**WORK TO BE COMPLETED:** Answer with the exact lines of the following material from the one containing "u_buf.slot_q,2" through the one containing "## area by class of cell", both end lines included.

**MATERIAL FOR THIS EXERCISE:**
[src/rtl/egress_pkg.sv]
package egress_pkg;
    typedef enum logic [2:0] {
        RSN_OPEN     = 3'd0,
        RSN_FAULT    = 3'd1,
        RSN_SELFTEST = 3'd2,
        RSN_KEYGEN   = 3'd3,
        RSN_KEYLOAD  = 3'd4,
        RSN_ZEROIZE  = 3'd5,
        RSN_ARMWAIT  = 3'd6,
        RSN_STARTUP  = 3'd7
    } reason_e;

    typedef struct packed {
        logic fault;
        logic zeroize;
        logic selftest;
        logic keygen;
        logic keyload;
    } mode_t;
endpackage

[src/rtl/egress_hold_buf.sv]
module egress_hold_buf #(
    parameter int DATA_W = 32
) (
    input  logic              clk,
    input  logic              rst_n,
    input  logic              block_i,
    input  logic              release_ok_i,
    input  logic              in_valid_i,
    input  logic [DATA_W-1:0] in_data_i,
    input  logic              in_sens_i,
    output logic              in_ready_o,
    input  logic              out_ready_i,
    output logic              out_valid_o,
    output logic [DATA_W-1:0] out_data_o,
    output logic              head_sens_o,
    output logic              fire_o
);
    typedef struct packed {
        logic              full;
        logic              sens;
        logic [DATA_W-1:0] data;
    } slot_t;

    slot_t slot_d, slot_q;
    logic  present;
    logic  take;

    always_comb begin
        present     = slot_q.full && !block_i && (!slot_q.sens || release_ok_i);
        fire_o      = present && out_ready_i;
        in_ready_o  = !block_i && (!slot_q.full || fire_o);
        take        = in_valid_i && in_ready_o;
        out_valid_o = present;
        out_data_o  = slot_q.data;
        head_sens_o = slot_q.full && slot_q.sens;

        slot_d = slot_q;
        if (fire_o) begin
            slot_d.full = 1'b0;
        end
        if (take) begin
            slot_d.full = 1'b1;
            slot_d.sens = in_sens_i;
            slot_d.data = in_data_i;
        end
    end

    always_ff @(posedge clk or negedge rst_n) begin
        if (!rst_n) begin
            slot_q <= '0;
        end else begin
            slot_q <= slot_d;
        end
    end
endmodule

[src/rtl/egress_arm_ctrl.sv]
module egress_arm_ctrl #(
    parameter int ARM_WINDOW = 256
) (
    input  logic clk,
    input  logic rst_n,
    input  logic clear_i,
    input  logic consume_i,
    input  logic arm_a_i,
    input  logic arm_b_i,
    output logic arm_a_o,
    output logic arm_b_o,
    output logic armed_o
);
    localparam int TW = $clog2(ARM_WINDOW + 1);
    localparam logic [TW-1:0] LAST = TW'(ARM_WINDOW - 1);

    typedef struct packed {
        logic          a;
        logic          b;
        logic [TW-1:0] age;
    } arm_t;

    arm_t arm_d, arm_q;
    logic expired;
    logic lone_strobe;

    always_comb begin
        expired     = arm_q.a && (arm_q.age == LAST);
        lone_strobe = arm_a_i ^ arm_b_i;
        arm_d       = arm_q;
        if (clear_i || consume_i || expired) begin
            arm_d = '0;
        end else begin
            if (arm_q.a) begin
                arm_d.age = arm_q.age + 1'b1;
            end
            if (lone_strobe) begin
                if (arm_a_i && !arm_q.a) begin
                    arm_d.a   = 1'b1;
                    arm_d.age = '0;
                end
                if (arm_b_i && arm_q.a) begin
                    arm_d.b = 1'b1;
                end
            end
        end
    end

    always_ff @(posedge clk or negedge rst_n) begin
        if (!rst_n) begin
            arm_q <= '0;
        end else begin
            arm_q <= arm_d;
        end
    end

    assign arm_a_o = arm_q.a;
    assign arm_b_o = arm_q.b;
    assign armed_o = arm_q.a && arm_q.b;
endmodule

[src/rtl/egress_reason_enc.sv]
module egress_reason_enc
    import egress_pkg::*;
(
    input  mode_t      mode_i,
    input  logic       startup_i,
    input  logic       arm_wait_i,
    output logic [2:0] reason_o
);
    reason_e r;

    always_comb begin
        if (mode_i.fault)         r = RSN_FAULT;
        else if (mode_i.zeroize)  r = RSN_ZEROIZE;
        else if (mode_i.selftest) r = RSN_SELFTEST;
        else if (mode_i.keygen)   r = RSN_KEYGEN;
        else if (mode_i.keyload)  r = RSN_KEYLOAD;
        else if (startup_i)       r = RSN_STARTUP;
        else if (arm_wait_i)      r = RSN_ARMWAIT;
        else                      r = RSN_OPEN;
        reason_o = r;
    end
endmodule

[src/rtl/egress_guard.sv]
module egress_guard
    import egress_pkg::*;
#(
    parameter int DATA_W     = 32,
    parameter int ARM_WINDOW = 256
) (
    input  logic              clk,
    input  logic              rst_n,
    input  logic              ctl_ready,
    input  logic              fault_i,
    input  logic              selftest_i,
    input  logic              keygen_i,
    input  logic              keyload_i,
    input  logic              zeroize_i,
    input  logic              arm_a_i,
    input  logic              arm_b_i,
    input  logic              in_valid,
    output logic              in_ready,
    input  logic [DATA_W-1:0] in_data,
    input  logic              in_sens,
    output logic              out_valid,
    input  logic              out_ready,
    output logic [DATA_W-1:0] out_data,
    output logic [2:0]        status_code
);
    typedef struct packed {
        logic seen;
    } top_t;

    top_t  top_d, top_q;
    mode_t mode;
    logic  startup;
    logic  block;
    logic  armed, arm_a_w, arm_b_w;
    logic  head_sens, fire;

    always_comb begin
        mode.fault    = fault_i;
        mode.zeroize  = zeroize_i;
        mode.selftest = selftest_i;
        mode.keygen   = keygen_i;
        mode.keyload  = keyload_i;
        startup       = !top_q.seen;
        block         = (|mode) || startup;
        top_d         = top_q;
        if (ctl_ready) begin
            top_d.seen = 1'b1;
        end
    end

    always_ff @(posedge clk or negedge rst_n) begin
        if (!rst_n) begin
            top_q <= '0;
        end else begin
            top_q <= top_d;
        end
    end

    egress_hold_buf #(.DATA_W(DATA_W)) u_buf (
        .clk          (clk),
        .rst_n        (rst_n),
        .block_i      (block),
        .release_ok_i (armed),
        .in_valid_i   (in_valid),
        .in_data_i    (in_data),
        .in_sens_i    (in_sens),
        .in_ready_o   (in_ready),
        .out_ready_i  (out_ready),
        .out_valid_o  (out_valid),
        .out_data_o   (out_data),
        .head_sens_o  (head_sens),
        .fire_o       (fire)
    );

    egress_arm_ctrl #(.ARM_WINDOW(ARM_WINDOW)) u_arm (
        .clk       (clk),
        .rst_n     (rst_n),
        .clear_i   (block),
        .consume_i (fire && head_sens),
        .arm_a_i   (arm_a_i),
        .arm_b_i   (arm_b_i),
        .arm_a_o   (arm_a_w),
        .arm_b_o   (arm_b_w),
        .armed_o   (armed)
    );

    egress_reason_enc u_enc (
        .mode_i     (mode),
        .startup_i  (startup),
        .arm_wait_i (head_sens && !armed),
        .reason_o   (status_code)
    );
endmodule

[config.mk]
export PLATFORM = sky130hd
export DESIGN_NAME = egress_guard
export DESIGN_NICKNAME = d
export VERILOG_FILES = /design/src/rtl/egress_pkg.sv /design/src/rtl/egress_hold_buf.sv /design/src/rtl/egress_arm_ctrl.sv /design/src/rtl/egress_reason_enc.sv /design/src/rtl/egress_guard.sv
export SDC_FILE = /design/constraint.sdc
export NUM_CORES = 1
export LEC_CHECK = 0
export CAP_MARGIN = 0
export CORE_ASPECT_RATIO = 1.1
export CORE_MARGIN = 2
export CORE_UTILIZATION = 49
export DETAILED_ROUTE_END_ITERATION = 8
export MAX_ROUTING_LAYER = met4
export PLACE_DENSITY_LB_ADDON = 0.25
export SYNTH_ARGS = -nofsm -noshare
export SYNTH_HDL_FRONTEND = slang
export SYNTH_SLANG_ARGS = --single-unit
[constraint.sdc]
create_clock -name clk -period 2.45 [get_ports clk]
set_input_delay 0.49 -clock clk [delete_from_list [all_inputs] [get_ports clk]]
set_output_delay 0.49 -clock clk [all_outputs]
set_load 0.1 [all_outputs]
==> impl_metrics.json, run 1 <==
{
  "status": "finished, final reports clean",
  "nets": 284,
  "setup.worst_path.end_class": "primary output",
  "crit_path_top_delay_cell": "clkdlybuf4s50_1",
  "hpwl_mm": 3.051,
  "clockBufferDepth": 2,
  "die_w_um": 70.20,
  "vdd_drop_max_v": 0.0003862,
  "synth_top_area_cell": "dfrtp_1",
  "max_stage_delay_ps": 430,
  "drt_first_pass_iters": 4,
  "register_area_um2": 1151,
  "netlist.area_leader.share_pct": 48.73,
  "drc_errors": 0,
  "synth-seq-cells": 46,
  "synthDistinctLibCells": 29,
  "cts_root_buf": "clkbuf_8",
  "fillers": 361,
  "synth.avg_cell_area_um2": 12.98,
  "p_leak_uw": 0.001397,
  "setup-violations-final": 0,
  "drive_gt1_share_pct": 36.97,
  "syn-cell-area_um2": 2362,
  "synthTopCellsByCount": "dfrtp_1 (46), buf_4 (32), mux2_4 (30)",
  "port_buffers": 81,
  "period_minus_slack_ps": 2260,
  "async_flop_share_pct": 100.0,
  "crit_chain": "clkdlybuf4s50_1 > nor2_2 > and4_4 > and3_1 > buf_12",
  "synth_seq_area_share_pct": 48.73,
  "die_height_um": 76.82,
  "wl_per_cell_um": 13.97,
  "critPathMaxFanout": 7,
  "drt-initial-drc-count": 97,
  "cp_data_arrival_time_ps": 1770,
  "synth_most_common_cell": "dfrtp_1",
  "grt_overflow": 0,
  "min_path_type": "in -> async",
  "num_vias": 1438,
  "start_kind": "input pin",
  "yosys_warnings": 0,
  "cts_max_level": 2,
  "initial_utilization_pct": 50.78,
  "setup_tns_ps": 0,
  "cap_violations": 0,
  "hold_violations": 0,
  "grt_pass1_wl_mm": 7.038,
  "antenna_found_initial": 0,
  "core_um2": 4652,
  "track_usage_pct": 16.88,
  "cts_tree": "yes",
  "fmax_mhz": 442.5,
  "rr_endpoint": "u_arm.arm_q[8]",
  "via_per_inst": 4.891,
  "r2r_slack_ps": 690,
  "grt_pass1_vias": 1451,
  "max-slew-margin-rel_pct": 47.56,
  "finalCritPeriodShare_pct": 92.24,
  "totalWireLength_mm": 4.107,
  "syn_to_final_growth_pct": 27.75,
  "floorplan.rows": 26,
  "dieArea_um2": 5393,
  "cts_setup_buffers": 0,
  "cp.required_ps": 1960,
  "grt_max_degree": 47,
  "setup.worst_path.class": "in -> out",
  "powerDensity_nw_per_um2": 876.8,
  "cts_buffers": 5,
  "syn_inst": 182,
  "ctsHoldBuffers": 0,
  "fin_skew_ps": 4.560,
  "synth-edff-count": 0,
  "cts_resized": 0,
  "r2r-start": "u_arm.arm_q[0]",
  "drtAntennaViolNets": 0,
  "slew_viol_final": 0,
  "fin_total_pwr_uw": 2646,
  "gp_congestion": 0.7983,
  "multi_input_area_um2": 860.8,
  "syn_nets": 229,
  "ios": 82,
  "clock-sinks": 46,
  "synth.area.top_cells": "dfrtp_1 (49%), mux2_4 (19%), buf_4 (10%), buf_12 (3.4%), nor2_1 (2.4%)",
  "synth-main-ff-cell": "dfrtp_1",
  "r2r_cells": 7,
  "clkTransAtPathRegs_ps": 80,
  "clock_latency_ps": 290,
  "worst_pin_slew_ps": 785.8,
  "diodes": 0,
  "rsz0062_at_grt": "no"
}
## per-stage QoR
step	util [%]	area, µm²	cells	worst slack (ps)	hold WS, ps
3_5_place_dp	62.91	2927	286	158.8	493.8
2_1_floorplan	-	2366	182	1.647	194.4
4_1_cts	64.87	3018	294	191.6	284.5
6_report	64.87	3018	294	190.1	267.4
5_1_grt	64.87	3018	294	120.6	315.2
3_3_place_gp	62.91	2927	286	188.8	494.6
## kinds of logic after synthesis
group / synth area share [%]
flip-flops: 48.73
buffers and inverters: 14.99
AND/OR/NAND/NOR: 8.633
multiplexers: 21.35
AO/OA/AOI/OAI: 2.648
XOR/XNOR: 2.595
adder cells (fa/ha/maj): 1.059
## how the worst max path moves through the flow
stage	cells past startpoint	end	from
5_1_grt	5	in_ready	zeroize_i
4_1_cts	5	in_ready	zeroize_i
3_3_place_gp	6	u_buf.out_data_o[0]	zeroize_i
2_1_floorplan	3	status_code[0]	keyload_i
6_report	5	in_ready	zeroize_i
3_5_place_dp	6	u_buf.out_data_o[31]	zeroize_i
## flip-flops by register name (all words and copies together), names as in the netlist
name,flops
u_buf.out_data_o,32
u_arm.arm_q,9
u_arm.arm_a_o,1
u_buf.slot_q,2
u_arm.arm_b_o,1
top_q,1
## power breakdown
group | switching [µW] | leakage [µW] | internal, µW | total (µW)
clock | 236 | 0.0000482 | 228 | 464
sequential | 65.6 | 0.000599 | 868 | 933
combinational | 908 | 0.000750 | 341 | 1250
total | 1210 | 0.00140 | 1440 | 2650
## area by class of cell
type                       instances  area share (%)
sequential                        46           38.14
multi-input combinational         93           28.52
clock inverter                     1          0.1658
tap                               56           2.322
clock buffer                       7           2.861
inverter                           5          0.6219
timing repair buffer              86           27.36
## layer usage
metal  track usage, %  vias to the layer above  part of all wire [%]
li1                 -                      691                     -
met1            22.02                      691                    46
met2            25.43                       50                    46
met3            4.731                        6                   6.1
met4            5.769                        0                   1.5
met5                -                        -                     0
## critical path, delay by kind of cell
kind / cells / cell delay (ps)
AND/OR/NAND/NOR: 3 / 660
buffers and inverters: 2 / 620
## layout by cell type, fill, tap and decap left out
| cell | Yosys | routed |
|---|---|---|
| nand2b_1 | 2 | 2 |
| a311o_1 | 1 | 1 |
| clkdlybuf4s50_1 | 0 | 43 |
| a21oi_1 | 3 | 2 |
| buf_2 | 0 | 1 |
| a31oi_1 | 1 | 1 |
| nor2_1 | 15 | 15 |
| buf_12 | 4 | 6 |
| nand4_1 | 4 | 4 |
| clkbuf_8 | 0 | 6 |
| nor2_2 | 1 | 1 |
| dfrtp_1 | 46 | 46 |
| o21ai_1 | 0 | 1 |
| mux2i_1 | 2 | 2 |
| o2111ai_1 | 1 | 1 |
| buf_4 | 32 | 36 |
| and4_4 | 2 | 2 |
| and3_1 | 4 | 4 |
| mux2_2 | 3 | 3 |
| nand3_1 | 5 | 5 |
| ha_1 | 2 | 2 |
| clkbuf_1 | 1 | 1 |
| or2_2 | 1 | 1 |
| o31a_1 | 1 | 1 |
| inv_1 | 5 | 5 |
| a22o_1 | 1 | 1 |
| xnor2_1 | 3 | 3 |
| xor2_1 | 4 | 4 |
| a21oi_2 | 0 | 1 |
| nand2_1 | 5 | 5 |
| mux2_4 | 30 | 30 |
| clkinv_2 | 0 | 1 |
| nor2b_1 | 1 | 1 |
Power figures use the tool's default switching activity.
==> run 2: changes to the inputs <==
--- a/config.mk
+++ b/config.mk
@@ -10,7 +10,6 @@
 export CORE_MARGIN = 2
 export CORE_UTILIZATION = 49
 export DETAILED_ROUTE_END_ITERATION = 8
-export MAX_ROUTING_LAYER = met4
 export PLACE_DENSITY_LB_ADDON = 0.25
 export SYNTH_ARGS = -nofsm -noshare
 export SYNTH_HDL_FRONTEND = slang
==> impl_metrics.json, run 2 (synthesis results as in run 1) <==
{
  "status": "finished, final reports clean",
  "dieArea_um2": 5393,
  "die_w_um": 70.20,
  "hold_violations": 0,
  "port_buffers": 81,
  "fillers": 361,
  "crit_family": "simple AND/OR/NAND/NOR gates",
  "r2r-start": "u_arm.arm_q[0]",
  "p_leak_uw": 0.001397,
  "cts_tree": "yes",
  "cp.required_ps": 1960,
  "num_vias": 1438,
  "grt_max_degree": 47,
  "cts_max_level": 2,
  "fmax_mhz": 441.7,
  "pwr-share-seq_pct": 35.3,
  "register_area_um2": 1151,
  "core_um2": 4652,
  "setup_tns_ps": 0,
  "grt_overflow": 0,
  "max-slew-margin-rel_pct": 47.58,
  "start_kind": "input pin",
  "mostFrequentLayoutCells": "dfrtp_1 (46), clkdlybuf4s50_1 (43), buf_4 (36)",
  "max_stage_delay_ps": 430,
  "clock_latency_ps": 290,
  "ios": 82,
  "drc_errors": 0,
  "fin_skew_ps": 4.609,
  "die_height_um": 76.82,
  "cap_violations": 0,
  "r2r_cells": 7,
  "p_int_uw": 1437,
  "nets": 284,
  "crit_start": "zeroize_i",
  "worst_pin_slew_ps": 785.5,
  "rr_endpoint": "u_arm.arm_q[8]",
  "totalWireLength_mm": 4.127,
  "rsz0062_at_grt": "no",
  "wl_per_cell_um": 14.04,
  "p_sw_share_pct": 45.71,
  "setup.worst_path.class": "in -> out",
  "drive_gt1_share_pct": 36.97,
  "setup-violations-final": 0,
  "p_clk_share_pct": 17.5,
  "clockBufferDepth": 2,
  "antenna_found_initial": 0,
  "final_common_cell": "dfrtp_1",
  "multi_input_area_um2": 860.8,
  "critPathBufInv": 2,
  "clkTransAtPathRegs_ps": 80,
  "floorplan.rows": 26,
  "placed_cell_area_um2": 2927,
  "cts_resized": 0,
  "grt_pass1_wl_mm": 7.044,
  "final_core_util_pct": 64.87,
  "largest_register_ffs": 32,
  "switchingPower_uw": 1210,
  "vdd_drop_max_v": 0.0003862,
  "finalCritPeriodShare_pct": 92.40,
  "setup.worst_path.end_class": "primary output",
  "clock-sinks": 46,
  "syn_to_final_growth_pct": 27.75,
  "gp_congestion": 0.7873,
  "postLayoutCellArea_um2": 3018,
  "cts_buffers": 5,
  "powerDensity_nw_per_um2": 876.9,
  "hpwl_mm": 3.051,
  "post-place-ws_ps": 158.8,
  "r2r_slack_ps": 690,
  "cp_data_arrival_time_ps": 1770,
  "combPwrFrac_pct": 47.2,
  "crit_chain": "clkdlybuf4s50_1 > nor2_2 > and4_4 > and3_1 > buf_12",
  "diodes": 0,
  "period_minus_slack_ps": 2264,
  "via_per_inst": 4.891,
  "initial_utilization_pct": 50.78,
  "drtAntennaViolNets": 0,
  "min_path_type": "in -> async",
  "critPathMaxFanout": 7,
  "cts_root_buf": "clkbuf_8",
  "ctsHoldBuffers": 0,
  "drt_first_pass_iters": 4,
  "track_usage_pct": 16.42,
  "fin_total_pwr_uw": 2646,
  "worst_slack_ps": 186.1,
  "drt-initial-drc-count": 96,
  "grt_pass1_vias": 1450,
  "cts_setup_buffers": 0,
  "crit_path_top_delay_cell": "clkdlybuf4s50_1",
  "slew_viol_final": 0
}
## run 2: cell counts in the layout (fill, tap and decap cells not counted)
No cell type changed its count.
## run 2: layout make-up
cell class | count | area share [%]
tap | 56 | 2.322
multi-input combinational | 93 | 28.52
clock buffer | 7 | 2.861
inverter | 5 | 0.6219
clock inverter | 1 | 0.1658
timing repair buffer | 86 | 27.36
sequential | 46 | 38.14
## run 2: power by group through the flow
stage                     logic, µW  registers [µW]  clock network, µW
after CTS                      1260             934                477
after global placement         1250             945                  0
after detailed placement       1260             946                  0
after floorplan                1120             928                  0
after global routing           1280             948                517
final                          1250             933                464
## run 2: worst max-delay path by stage
| stage | cells after the start | slack [ps] | end |
|---|---|---|---|
| finish | 5 | 190 | in_ready |
| global route | 5 | 120 | in_ready |
| floorplan | 3 | 2 | status_code[0] |
| detailed placement | 6 | 160 | u_buf.out_data_o[31] |
| CTS | 5 | 190 | in_ready |
| global placement | 6 | 190 | u_buf.out_data_o[0] |
## run 2: per-layer routing
layer | up-vias | part of all wire, % | GRT usage (%)
li1 | 690 | - | -
met1 | 692 | 46 | 21.51
met2 | 50 | 46 | 25.43
met3 | 6 | 6.8 | 5.519
met4 | 0 | 1.5 | 5.769
met5 | - | 0 | 0
## run 2: metrics by stage
| stage | hold slack, ps | instances |
|---|---|---|
| after floorplan | 194.4 | 182 |
| after global placement | 494.6 | 286 |
| after detailed placement | 493.8 | 286 |
| after CTS | 284.5 | 294 |
| after global routing | 315.2 | 294 |
| final | 267.2 | 294 |
==> run 3: changes to the inputs <==
--- a/config.mk
+++ b/config.mk
@@ -8,7 +8,7 @@
 export CAP_MARGIN = 0
 export CORE_ASPECT_RATIO = 1.1
 export CORE_MARGIN = 2
-export CORE_UTILIZATION = 49
+export CORE_UTILIZATION = 45
 export DETAILED_ROUTE_END_ITERATION = 8
 export PLACE_DENSITY_LB_ADDON = 0.25
 export SYNTH_ARGS = -nofsm -noshare
==> constraint.sdc (replaced) <==
create_clock -name clk -period 2.15 [get_ports clk]
set_input_delay 0.43 -clock clk [delete_from_list [all_inputs] [get_ports clk]]
set_output_delay 0.43 -clock clk [all_outputs]
set_load 0.1 [all_outputs]
==> impl_metrics.json, run 3 (synthesis results as in run 1) <==
{
  "post-place-ws_ps": -23.06,
  "period_minus_slack_ps": 2107,
  "gr-usage-met2_pct": 24.77,
  "drtAntennaViolNets": 0,
  "hold_violations": 0,
  "gp_congestion": 0.7770,
  "critPathMaxFanout": 3,
  "setup-violations-final": 0,
  "num_vias": 1476,
  "drt-initial-drc-count": 76,
  "p_leak_uw": 0.001487,
  "port_buffers": 81,
  "clock_latency_ps": 290,
  "powerDensity_nw_per_um2": 990.3,
  "cts_buffers": 5,
  "clockBufferDepth": 2,
  "dieArea_um2": 5846,
  "syn_to_final_growth_pct": 34.43,
  "worst_pin_slew_ps": 634.1,
  "mostFrequentLayoutCells": "dfrtp_1 (46), buf_4 (44), clkdlybuf4s50_1 (40)",
  "track_usage_pct": 15.77,
  "grt_pass1_vias": 1514,
  "grt_pass1_wl_mm": 7.093,
  "max-slew-margin-rel_pct": 57.73,
  "final_common_cell": "dfrtp_1",
  "status": "finished, final reports clean",
  "grt_overflow": 0,
  "floorplan.rows": 27,
  "cap_violations": 0,
  "die_height_um": 79.99,
  "antenna_found_initial": 0,
  "r2r_cells": 4,
  "hpwl_mm": 3.212,
  "initial_utilization_pct": 46.93,
  "global_route.usage.met3_pct": 4.672,
  "postLayoutCellArea_um2": 3176,
  "cts_max_level": 2,
  "cts_tree": "yes",
  "diodes": 0,
  "slew_viol_final": 0,
  "nets": 294,
  "cp_data_arrival_time_ps": 1680,
  "start_kind": "input pin",
  "cts_root_buf": "clkbuf_8",
  "grt.met1_usage_pct": 21.01,
  "setup.worst_path.end_class": "primary output",
  "placed_cell_area_um2": 3033,
  "ios": 82,
  "min_path_type": "in -> async",
  "drc_errors": 0,
  "largest_register_ffs": 32,
  "clkTransAtPathRegs_ps": 90,
  "core_um2": 5034,
  "drive_gt1_share_pct": 41.94,
  "drt_first_pass_iters": 4,
  "fin_skew_ps": 7.538,
  "totalWireLength_mm": 4.258,
  "worst_slack_ps": 43.01,
  "grt_max_degree": 31,
  "ctsHoldBuffers": 0,
  "fmax_mhz": 474.6,
  "clock-sinks": 46,
  "busiest_layer": "met2",
  "setup.worst_path.class": "in -> out",
  "finalCritPeriodShare_pct": 98.00,
  "wl_per_cell_um": 13.92,
  "cp.required_ps": 1720,
  "via_per_inst": 4.824,
  "die_w_um": 73.08,
  "vdd_drop_max_v": 0.0003415
}
-- run 3: power by group --
group | internal, µW | switching (µW) | total [µW]
Clock | 348 | 291 | 640
Sequential | 989 | 77.5 | 1070
Combinational | 400 | 1040 | 1440
Total | 1740 | 1410 | 3140
-- run 3: worst max-delay path, stage by stage --
cell and delay [ps]:
clkdlybuf4s50_1 420, buf_4 150, a311o_1 300, a21oi_4 180, buf_12 190
-- run 3: cell type report --
class | count | area, µm²
Timing Repair Buffer | 96 | 933.4
Inverter | 5 | 18.77
Tap cell | 58 | 72.57
Multi-Input combinational cell | 93 | 887.1
Fill cell | 393 | 1858
Clock buffer | 5 | 68.82
Clock inverter | 3 | 43.79
Sequential cell | 46 | 1151
-- run 3: layer usage --
metal / part of all wire, % / routed length, µm
met5: 0 / 0
met4: 1.1 / 48
met3: 6.6 / 280
met2: 47 / 2010
met1: 45 / 1918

**RESPONSE:**
u_buf.slot_q,2
u_arm.arm_b_o,1
top_q,1
## power breakdown
group | switching [µW] | leakage [µW] | internal, µW | total (µW)
clock | 236 | 0.0000482 | 228 | 464
sequential | 65.6 | 0.000599 | 868 | 933
combinational | 908 | 0.000750 | 341 | 1250
total | 1210 | 0.00140 | 1440 | 2650
## area by class of cell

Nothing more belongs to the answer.